▶ **Records supplied**:

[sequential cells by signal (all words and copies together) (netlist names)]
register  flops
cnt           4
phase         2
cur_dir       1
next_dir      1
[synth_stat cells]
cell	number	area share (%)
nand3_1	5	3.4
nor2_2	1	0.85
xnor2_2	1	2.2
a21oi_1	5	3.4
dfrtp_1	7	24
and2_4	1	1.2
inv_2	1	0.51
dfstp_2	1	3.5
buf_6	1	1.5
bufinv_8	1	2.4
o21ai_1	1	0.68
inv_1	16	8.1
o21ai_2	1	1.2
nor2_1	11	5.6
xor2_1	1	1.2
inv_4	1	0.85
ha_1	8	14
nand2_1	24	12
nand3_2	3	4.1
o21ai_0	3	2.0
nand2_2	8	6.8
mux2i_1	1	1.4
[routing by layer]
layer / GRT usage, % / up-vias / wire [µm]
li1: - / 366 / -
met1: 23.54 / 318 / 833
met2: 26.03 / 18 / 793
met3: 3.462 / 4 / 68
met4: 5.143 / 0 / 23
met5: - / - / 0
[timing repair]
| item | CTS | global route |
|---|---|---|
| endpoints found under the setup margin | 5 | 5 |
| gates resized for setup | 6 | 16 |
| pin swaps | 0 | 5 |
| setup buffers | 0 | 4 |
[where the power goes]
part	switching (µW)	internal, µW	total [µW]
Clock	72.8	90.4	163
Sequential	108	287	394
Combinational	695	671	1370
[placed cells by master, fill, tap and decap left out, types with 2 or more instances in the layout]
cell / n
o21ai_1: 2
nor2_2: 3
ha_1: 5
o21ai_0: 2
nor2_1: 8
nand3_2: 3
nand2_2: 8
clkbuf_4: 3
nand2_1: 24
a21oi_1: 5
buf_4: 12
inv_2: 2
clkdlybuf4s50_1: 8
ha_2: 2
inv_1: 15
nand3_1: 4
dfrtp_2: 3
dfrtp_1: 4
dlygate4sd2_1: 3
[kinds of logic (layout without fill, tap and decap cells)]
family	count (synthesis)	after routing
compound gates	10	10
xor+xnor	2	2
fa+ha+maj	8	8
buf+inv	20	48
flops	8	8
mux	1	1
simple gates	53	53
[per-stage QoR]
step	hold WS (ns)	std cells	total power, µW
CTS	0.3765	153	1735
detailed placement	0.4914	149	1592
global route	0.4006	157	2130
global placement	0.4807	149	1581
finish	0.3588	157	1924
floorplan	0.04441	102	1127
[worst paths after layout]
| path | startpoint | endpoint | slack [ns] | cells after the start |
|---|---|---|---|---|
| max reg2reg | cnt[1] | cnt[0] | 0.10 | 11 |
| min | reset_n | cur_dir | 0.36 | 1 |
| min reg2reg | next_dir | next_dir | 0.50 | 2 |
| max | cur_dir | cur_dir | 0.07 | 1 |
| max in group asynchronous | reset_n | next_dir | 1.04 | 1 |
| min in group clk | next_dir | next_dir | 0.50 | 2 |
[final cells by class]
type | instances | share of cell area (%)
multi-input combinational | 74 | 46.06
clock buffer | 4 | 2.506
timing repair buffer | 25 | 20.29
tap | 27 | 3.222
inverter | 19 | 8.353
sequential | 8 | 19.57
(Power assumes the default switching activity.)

▶ **Requirement**: Copy the whole listing once more, exactly.

▶ **Problem solution**:
[sequential cells by signal (all words and copies together) (netlist names)]
register  flops
cnt           4
phase         2
cur_dir       1
next_dir      1
[synth_stat cells]
cell	number	area share (%)
nand3_1	5	3.4
nor2_2	1	0.85
xnor2_2	1	2.2
a21oi_1	5	3.4
dfrtp_1	7	24
and2_4	1	1.2
inv_2	1	0.51
dfstp_2	1	3.5
buf_6	1	1.5
bufinv_8	1	2.4
o21ai_1	1	0.68
inv_1	16	8.1
o21ai_2	1	1.2
nor2_1	11	5.6
xor2_1	1	1.2
inv_4	1	0.85
ha_1	8	14
nand2_1	24	12
nand3_2	3	4.1
o21ai_0	3	2.0
nand2_2	8	6.8
mux2i_1	1	1.4
[routing by layer]
layer / GRT usage, % / up-vias / wire [µm]
li1: - / 366 / -
met1: 23.54 / 318 / 833
met2: 26.03 / 18 / 793
met3: 3.462 / 4 / 68
met4: 5.143 / 0 / 23
met5: - / - / 0
[timing repair]
| item | CTS | global route |
|---|---|---|
| endpoints found under the setup margin | 5 | 5 |
| gates resized for setup | 6 | 16 |
| pin swaps | 0 | 5 |
| setup buffers | 0 | 4 |
[where the power goes]
part	switching (µW)	internal, µW	total [µW]
Clock	72.8	90.4	163
Sequential	108	287	394
Combinational	695	671	1370
[placed cells by master, fill, tap and decap left out, types with 2 or more instances in the layout]
cell / n
o21ai_1: 2
nor2_2: 3
ha_1: 5
o21ai_0: 2
nor2_1: 8
nand3_2: 3
nand2_2: 8
clkbuf_4: 3
nand2_1: 24
a21oi_1: 5
buf_4: 12
inv_2: 2
clkdlybuf4s50_1: 8
ha_2: 2
inv_1: 15
nand3_1: 4
dfrtp_2: 3
dfrtp_1: 4
dlygate4sd2_1: 3
[kinds of logic (layout without fill, tap and decap cells)]
family	count (synthesis)	after routing
compound gates	10	10
xor+xnor	2	2
fa+ha+maj	8	8
buf+inv	20	48
flops	8	8
mux	1	1
simple gates	53	53
[per-stage QoR]
step	hold WS (ns)	std cells	total power, µW
CTS	0.3765	153	1735
detailed placement	0.4914	149	1592
global route	0.4006	157	2130
global placement	0.4807	149	1581
finish	0.3588	157	1924
floorplan	0.04441	102	1127
[worst paths after layout]
| path | startpoint | endpoint | slack [ns] | cells after the start |
|---|---|---|---|---|
| max reg2reg | cnt[1] | cnt[0] | 0.10 | 11 |
| min | reset_n | cur_dir | 0.36 | 1 |
| min reg2reg | next_dir | next_dir | 0.50 | 2 |
| max | cur_dir | cur_dir | 0.07 | 1 |
| max in group asynchronous | reset_n | next_dir | 1.04 | 1 |
| min in group clk | next_dir | next_dir | 0.50 | 2 |
[final cells by class]
type | instances | share of cell area (%)
multi-input combinational | 74 | 46.06
clock buffer | 4 | 2.506
timing repair buffer | 25 | 20.29
tap | 27 | 3.222
inverter | 19 | 8.353
sequential | 8 | 19.57
(Power assumes the default switching activity.)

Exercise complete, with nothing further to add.